MATERIAL FOR THE TASK:

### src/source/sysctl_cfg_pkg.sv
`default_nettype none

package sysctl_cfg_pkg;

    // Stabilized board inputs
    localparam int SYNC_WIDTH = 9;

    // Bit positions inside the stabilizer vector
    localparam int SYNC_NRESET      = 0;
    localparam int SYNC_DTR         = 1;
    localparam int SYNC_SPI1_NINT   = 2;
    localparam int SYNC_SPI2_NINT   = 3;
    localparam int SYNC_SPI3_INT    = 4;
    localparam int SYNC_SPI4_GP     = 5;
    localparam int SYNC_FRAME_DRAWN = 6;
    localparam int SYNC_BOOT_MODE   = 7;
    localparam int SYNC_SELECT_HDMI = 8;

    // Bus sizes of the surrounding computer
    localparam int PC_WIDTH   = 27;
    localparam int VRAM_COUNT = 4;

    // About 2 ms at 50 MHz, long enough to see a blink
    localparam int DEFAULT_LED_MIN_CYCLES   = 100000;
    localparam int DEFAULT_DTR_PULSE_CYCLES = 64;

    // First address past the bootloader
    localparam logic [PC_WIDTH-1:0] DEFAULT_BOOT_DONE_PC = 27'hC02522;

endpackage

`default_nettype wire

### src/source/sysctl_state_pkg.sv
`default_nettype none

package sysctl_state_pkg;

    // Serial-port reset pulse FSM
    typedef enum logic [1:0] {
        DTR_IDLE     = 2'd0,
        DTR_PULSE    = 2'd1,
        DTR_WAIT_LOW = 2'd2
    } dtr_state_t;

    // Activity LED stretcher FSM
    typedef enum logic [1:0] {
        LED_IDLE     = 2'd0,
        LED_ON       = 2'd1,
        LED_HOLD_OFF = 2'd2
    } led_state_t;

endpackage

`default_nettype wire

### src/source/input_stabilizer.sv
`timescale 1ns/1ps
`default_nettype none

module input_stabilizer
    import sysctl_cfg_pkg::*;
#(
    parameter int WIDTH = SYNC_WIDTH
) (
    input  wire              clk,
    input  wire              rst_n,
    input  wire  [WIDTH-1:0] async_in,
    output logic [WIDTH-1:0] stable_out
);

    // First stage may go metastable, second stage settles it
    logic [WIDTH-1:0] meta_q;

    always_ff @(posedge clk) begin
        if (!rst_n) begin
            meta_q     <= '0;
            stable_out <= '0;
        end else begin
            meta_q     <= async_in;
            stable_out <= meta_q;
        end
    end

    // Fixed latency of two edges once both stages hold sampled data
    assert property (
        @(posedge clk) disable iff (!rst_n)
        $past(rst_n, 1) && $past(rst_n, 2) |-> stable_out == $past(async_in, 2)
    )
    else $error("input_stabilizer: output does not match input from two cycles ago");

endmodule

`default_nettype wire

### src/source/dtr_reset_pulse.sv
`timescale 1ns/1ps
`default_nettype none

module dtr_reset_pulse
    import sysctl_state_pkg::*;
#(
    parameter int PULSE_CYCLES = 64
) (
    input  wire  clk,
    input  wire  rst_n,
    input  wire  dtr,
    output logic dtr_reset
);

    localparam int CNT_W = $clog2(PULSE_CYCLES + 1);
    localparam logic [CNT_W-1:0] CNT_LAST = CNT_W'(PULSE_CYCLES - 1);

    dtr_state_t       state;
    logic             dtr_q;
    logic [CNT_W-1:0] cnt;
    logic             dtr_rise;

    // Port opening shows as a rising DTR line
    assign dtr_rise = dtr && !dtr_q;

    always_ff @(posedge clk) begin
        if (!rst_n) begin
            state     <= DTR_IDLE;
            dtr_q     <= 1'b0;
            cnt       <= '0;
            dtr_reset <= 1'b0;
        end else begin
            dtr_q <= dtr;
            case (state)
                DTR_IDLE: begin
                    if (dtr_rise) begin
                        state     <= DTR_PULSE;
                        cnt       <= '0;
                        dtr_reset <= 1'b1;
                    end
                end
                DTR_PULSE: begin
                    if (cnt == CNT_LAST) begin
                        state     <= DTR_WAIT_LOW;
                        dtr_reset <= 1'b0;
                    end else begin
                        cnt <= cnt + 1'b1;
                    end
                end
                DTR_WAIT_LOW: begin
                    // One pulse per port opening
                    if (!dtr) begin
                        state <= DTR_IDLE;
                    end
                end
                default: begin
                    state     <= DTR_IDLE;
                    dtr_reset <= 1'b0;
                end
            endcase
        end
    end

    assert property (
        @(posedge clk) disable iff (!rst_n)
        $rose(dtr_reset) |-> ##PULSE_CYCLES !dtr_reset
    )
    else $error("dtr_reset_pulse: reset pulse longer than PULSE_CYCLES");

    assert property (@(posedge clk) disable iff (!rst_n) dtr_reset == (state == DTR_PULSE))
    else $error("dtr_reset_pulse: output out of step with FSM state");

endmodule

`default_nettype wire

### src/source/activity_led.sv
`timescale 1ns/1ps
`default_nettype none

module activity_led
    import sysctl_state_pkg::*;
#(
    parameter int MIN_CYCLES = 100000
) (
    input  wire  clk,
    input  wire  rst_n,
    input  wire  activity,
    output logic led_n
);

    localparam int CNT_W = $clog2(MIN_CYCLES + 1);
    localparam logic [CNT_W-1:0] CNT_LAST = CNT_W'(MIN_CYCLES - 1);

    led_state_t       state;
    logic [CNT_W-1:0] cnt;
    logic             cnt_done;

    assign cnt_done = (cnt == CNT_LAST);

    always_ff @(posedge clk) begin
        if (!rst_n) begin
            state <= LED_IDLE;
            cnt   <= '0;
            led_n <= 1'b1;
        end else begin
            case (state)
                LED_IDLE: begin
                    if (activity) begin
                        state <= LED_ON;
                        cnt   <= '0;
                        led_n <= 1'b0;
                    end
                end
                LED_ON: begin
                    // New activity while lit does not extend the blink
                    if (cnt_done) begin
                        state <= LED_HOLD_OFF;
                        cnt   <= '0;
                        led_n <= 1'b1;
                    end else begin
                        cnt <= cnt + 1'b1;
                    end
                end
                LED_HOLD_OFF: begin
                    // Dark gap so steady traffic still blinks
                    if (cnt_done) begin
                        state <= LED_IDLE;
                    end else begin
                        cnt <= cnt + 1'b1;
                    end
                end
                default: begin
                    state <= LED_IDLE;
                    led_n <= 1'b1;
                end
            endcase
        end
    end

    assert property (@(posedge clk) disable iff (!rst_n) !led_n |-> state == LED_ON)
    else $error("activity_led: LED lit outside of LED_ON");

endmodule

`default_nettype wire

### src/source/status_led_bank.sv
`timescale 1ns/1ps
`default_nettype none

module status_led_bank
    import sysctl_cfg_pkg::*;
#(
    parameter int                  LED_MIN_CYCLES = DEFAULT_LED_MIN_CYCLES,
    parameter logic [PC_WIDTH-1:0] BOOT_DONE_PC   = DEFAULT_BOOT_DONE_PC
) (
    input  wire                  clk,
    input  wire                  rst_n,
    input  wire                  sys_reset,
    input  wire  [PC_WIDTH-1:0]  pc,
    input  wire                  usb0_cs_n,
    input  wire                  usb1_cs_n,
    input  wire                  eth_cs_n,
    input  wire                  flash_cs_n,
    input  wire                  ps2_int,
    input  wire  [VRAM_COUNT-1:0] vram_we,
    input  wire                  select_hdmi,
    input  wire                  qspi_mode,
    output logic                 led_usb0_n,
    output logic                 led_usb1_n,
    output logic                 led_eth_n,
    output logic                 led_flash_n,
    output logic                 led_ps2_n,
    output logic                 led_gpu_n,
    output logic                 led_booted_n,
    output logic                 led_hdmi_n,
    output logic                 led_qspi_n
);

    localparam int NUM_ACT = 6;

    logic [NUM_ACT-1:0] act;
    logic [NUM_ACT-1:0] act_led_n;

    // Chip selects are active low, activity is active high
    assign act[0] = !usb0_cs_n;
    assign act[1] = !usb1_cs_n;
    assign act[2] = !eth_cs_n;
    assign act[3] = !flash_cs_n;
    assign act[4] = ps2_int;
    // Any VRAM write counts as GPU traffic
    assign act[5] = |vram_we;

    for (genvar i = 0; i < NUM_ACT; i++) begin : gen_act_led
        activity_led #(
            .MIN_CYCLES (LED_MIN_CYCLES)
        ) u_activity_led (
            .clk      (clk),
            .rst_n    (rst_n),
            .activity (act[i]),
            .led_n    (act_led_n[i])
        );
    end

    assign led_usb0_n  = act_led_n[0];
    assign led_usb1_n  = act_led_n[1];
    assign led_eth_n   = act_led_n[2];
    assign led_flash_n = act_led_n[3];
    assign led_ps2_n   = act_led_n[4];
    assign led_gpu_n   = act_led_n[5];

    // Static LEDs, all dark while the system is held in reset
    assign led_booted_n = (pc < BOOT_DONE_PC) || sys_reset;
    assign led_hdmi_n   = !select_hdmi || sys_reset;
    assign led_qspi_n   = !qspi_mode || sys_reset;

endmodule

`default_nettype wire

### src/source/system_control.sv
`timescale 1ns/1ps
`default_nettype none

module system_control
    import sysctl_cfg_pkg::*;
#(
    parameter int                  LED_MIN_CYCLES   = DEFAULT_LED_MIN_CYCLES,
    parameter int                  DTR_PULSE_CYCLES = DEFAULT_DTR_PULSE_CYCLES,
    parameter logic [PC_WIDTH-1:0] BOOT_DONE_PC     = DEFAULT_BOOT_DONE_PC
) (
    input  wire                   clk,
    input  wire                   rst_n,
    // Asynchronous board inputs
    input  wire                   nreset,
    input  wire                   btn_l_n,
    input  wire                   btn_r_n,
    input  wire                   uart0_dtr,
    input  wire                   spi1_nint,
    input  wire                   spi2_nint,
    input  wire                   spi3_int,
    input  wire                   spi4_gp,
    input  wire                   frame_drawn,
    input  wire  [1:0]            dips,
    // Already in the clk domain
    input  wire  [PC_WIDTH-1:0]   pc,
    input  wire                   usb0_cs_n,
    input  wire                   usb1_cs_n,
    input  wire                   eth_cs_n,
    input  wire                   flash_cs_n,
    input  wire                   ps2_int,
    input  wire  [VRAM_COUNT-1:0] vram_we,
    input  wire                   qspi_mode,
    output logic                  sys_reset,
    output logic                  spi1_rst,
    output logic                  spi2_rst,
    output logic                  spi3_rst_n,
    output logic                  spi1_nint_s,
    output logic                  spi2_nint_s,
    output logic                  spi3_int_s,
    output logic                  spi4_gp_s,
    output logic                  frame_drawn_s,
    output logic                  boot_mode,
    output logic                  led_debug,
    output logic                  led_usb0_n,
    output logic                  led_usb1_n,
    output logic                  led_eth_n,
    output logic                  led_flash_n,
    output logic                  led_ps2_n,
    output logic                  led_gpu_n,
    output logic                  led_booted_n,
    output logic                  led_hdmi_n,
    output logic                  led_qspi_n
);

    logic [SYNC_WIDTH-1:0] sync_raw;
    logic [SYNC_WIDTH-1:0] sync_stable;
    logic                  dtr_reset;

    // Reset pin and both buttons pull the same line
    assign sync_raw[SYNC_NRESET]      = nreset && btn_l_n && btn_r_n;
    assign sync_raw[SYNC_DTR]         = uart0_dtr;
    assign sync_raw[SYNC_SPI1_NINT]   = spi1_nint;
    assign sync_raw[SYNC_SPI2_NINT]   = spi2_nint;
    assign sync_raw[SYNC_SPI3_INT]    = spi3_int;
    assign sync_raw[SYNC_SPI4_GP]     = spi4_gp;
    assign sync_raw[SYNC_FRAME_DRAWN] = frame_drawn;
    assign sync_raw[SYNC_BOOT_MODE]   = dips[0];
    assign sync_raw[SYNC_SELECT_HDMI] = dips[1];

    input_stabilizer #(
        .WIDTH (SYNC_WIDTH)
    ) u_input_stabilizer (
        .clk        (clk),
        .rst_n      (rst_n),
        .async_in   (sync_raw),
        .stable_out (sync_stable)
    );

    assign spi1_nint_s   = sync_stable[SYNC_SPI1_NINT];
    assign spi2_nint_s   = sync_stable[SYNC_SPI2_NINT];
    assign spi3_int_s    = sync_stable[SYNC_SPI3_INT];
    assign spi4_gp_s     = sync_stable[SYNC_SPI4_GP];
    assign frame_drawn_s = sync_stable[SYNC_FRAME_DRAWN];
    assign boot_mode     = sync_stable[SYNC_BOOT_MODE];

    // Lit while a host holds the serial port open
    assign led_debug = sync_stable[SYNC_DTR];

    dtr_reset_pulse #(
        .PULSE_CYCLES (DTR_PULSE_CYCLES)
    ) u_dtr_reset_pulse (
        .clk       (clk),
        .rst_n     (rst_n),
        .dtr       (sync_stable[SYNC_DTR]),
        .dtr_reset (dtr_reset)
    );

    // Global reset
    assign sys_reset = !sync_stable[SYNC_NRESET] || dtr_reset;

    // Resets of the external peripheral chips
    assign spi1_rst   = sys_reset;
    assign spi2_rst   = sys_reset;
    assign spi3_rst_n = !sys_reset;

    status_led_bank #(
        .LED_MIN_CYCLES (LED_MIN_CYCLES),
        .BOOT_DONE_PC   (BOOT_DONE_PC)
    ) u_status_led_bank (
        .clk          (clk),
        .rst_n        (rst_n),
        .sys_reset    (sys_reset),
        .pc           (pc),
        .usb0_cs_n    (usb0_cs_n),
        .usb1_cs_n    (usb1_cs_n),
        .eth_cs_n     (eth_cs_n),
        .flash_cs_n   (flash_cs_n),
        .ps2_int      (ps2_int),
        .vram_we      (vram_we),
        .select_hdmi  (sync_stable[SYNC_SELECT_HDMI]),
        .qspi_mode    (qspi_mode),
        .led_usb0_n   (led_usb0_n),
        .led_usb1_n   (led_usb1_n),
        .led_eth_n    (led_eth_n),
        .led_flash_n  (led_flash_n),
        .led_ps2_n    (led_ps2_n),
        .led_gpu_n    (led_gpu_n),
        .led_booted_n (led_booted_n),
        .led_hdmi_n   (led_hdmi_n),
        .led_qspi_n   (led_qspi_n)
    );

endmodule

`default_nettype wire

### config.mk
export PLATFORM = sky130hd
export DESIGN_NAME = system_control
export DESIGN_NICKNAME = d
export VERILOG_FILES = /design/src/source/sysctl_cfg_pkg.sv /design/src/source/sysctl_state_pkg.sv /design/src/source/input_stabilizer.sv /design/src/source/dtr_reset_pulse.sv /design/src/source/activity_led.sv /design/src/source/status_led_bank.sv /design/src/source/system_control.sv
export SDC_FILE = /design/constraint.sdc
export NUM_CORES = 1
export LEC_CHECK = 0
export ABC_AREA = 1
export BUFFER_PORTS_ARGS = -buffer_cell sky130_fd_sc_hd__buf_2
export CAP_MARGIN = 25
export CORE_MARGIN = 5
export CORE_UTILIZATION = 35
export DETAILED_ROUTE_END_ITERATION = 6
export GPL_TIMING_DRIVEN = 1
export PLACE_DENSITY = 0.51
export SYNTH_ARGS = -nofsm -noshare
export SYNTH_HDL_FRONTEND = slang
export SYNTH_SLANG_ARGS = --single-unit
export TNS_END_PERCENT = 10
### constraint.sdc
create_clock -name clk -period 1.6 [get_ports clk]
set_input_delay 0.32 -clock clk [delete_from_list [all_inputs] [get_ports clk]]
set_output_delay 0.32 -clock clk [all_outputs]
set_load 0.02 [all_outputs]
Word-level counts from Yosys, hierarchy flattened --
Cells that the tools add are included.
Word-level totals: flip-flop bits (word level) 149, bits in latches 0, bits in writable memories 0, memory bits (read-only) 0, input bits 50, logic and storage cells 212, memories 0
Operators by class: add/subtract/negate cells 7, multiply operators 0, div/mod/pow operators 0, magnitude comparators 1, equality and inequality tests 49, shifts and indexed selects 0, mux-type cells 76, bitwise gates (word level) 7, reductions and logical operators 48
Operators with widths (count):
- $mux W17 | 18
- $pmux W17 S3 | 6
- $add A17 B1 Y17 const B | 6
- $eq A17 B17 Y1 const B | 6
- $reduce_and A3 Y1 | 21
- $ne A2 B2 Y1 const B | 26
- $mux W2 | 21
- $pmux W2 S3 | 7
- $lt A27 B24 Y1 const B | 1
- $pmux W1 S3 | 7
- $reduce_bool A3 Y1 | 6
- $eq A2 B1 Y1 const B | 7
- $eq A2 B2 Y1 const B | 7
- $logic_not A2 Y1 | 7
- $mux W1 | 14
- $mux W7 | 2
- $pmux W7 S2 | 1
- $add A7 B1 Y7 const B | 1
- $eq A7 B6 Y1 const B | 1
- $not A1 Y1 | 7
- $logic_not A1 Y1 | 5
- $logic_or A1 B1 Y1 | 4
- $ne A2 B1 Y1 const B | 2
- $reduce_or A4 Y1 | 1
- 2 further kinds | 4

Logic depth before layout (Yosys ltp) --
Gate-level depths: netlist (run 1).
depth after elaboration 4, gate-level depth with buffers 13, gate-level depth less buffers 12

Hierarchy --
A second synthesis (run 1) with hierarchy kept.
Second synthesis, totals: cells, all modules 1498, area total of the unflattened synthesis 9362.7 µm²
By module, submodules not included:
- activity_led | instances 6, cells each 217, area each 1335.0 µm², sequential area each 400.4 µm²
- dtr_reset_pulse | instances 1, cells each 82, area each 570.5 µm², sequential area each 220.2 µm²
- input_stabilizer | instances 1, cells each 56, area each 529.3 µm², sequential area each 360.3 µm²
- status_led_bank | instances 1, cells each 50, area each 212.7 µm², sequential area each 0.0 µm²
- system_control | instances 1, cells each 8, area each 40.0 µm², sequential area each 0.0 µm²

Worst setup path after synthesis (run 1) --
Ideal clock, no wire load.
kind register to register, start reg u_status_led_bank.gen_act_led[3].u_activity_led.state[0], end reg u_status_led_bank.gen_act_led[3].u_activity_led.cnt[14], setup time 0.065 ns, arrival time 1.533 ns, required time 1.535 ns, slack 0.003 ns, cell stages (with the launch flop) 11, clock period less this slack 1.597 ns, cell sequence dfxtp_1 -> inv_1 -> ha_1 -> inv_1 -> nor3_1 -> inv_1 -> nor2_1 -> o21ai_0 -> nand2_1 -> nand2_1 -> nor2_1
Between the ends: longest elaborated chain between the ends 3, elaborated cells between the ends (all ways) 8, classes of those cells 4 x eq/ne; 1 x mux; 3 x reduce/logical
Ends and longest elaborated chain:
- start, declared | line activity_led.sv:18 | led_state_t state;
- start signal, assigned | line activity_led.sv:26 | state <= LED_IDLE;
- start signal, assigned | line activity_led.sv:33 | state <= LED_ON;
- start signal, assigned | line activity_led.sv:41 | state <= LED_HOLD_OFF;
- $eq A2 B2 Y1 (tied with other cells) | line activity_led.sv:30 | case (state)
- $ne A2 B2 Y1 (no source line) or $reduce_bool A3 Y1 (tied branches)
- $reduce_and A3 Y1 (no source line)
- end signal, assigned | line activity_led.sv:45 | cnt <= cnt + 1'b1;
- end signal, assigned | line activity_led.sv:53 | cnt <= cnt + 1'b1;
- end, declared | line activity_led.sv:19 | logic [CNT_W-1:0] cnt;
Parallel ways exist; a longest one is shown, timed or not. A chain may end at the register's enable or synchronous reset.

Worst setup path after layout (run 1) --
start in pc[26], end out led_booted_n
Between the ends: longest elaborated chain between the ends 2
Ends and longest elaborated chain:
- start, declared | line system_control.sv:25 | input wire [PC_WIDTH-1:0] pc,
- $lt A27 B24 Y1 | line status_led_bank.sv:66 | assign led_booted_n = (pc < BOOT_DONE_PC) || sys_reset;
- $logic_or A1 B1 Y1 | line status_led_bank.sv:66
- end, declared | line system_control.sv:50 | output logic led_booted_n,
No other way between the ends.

PROBLEM DETAILS: Check each line of the entries, and copy the ones that contain "disable".

EXERCISE RESPONSE:
        @(posedge clk) disable iff (!rst_n)
        @(posedge clk) disable iff (!rst_n)
    assert property (@(posedge clk) disable iff (!rst_n) dtr_reset == (state == DTR_PULSE))
    assert property (@(posedge clk) disable iff (!rst_n) !led_n |-> state == LED_ON)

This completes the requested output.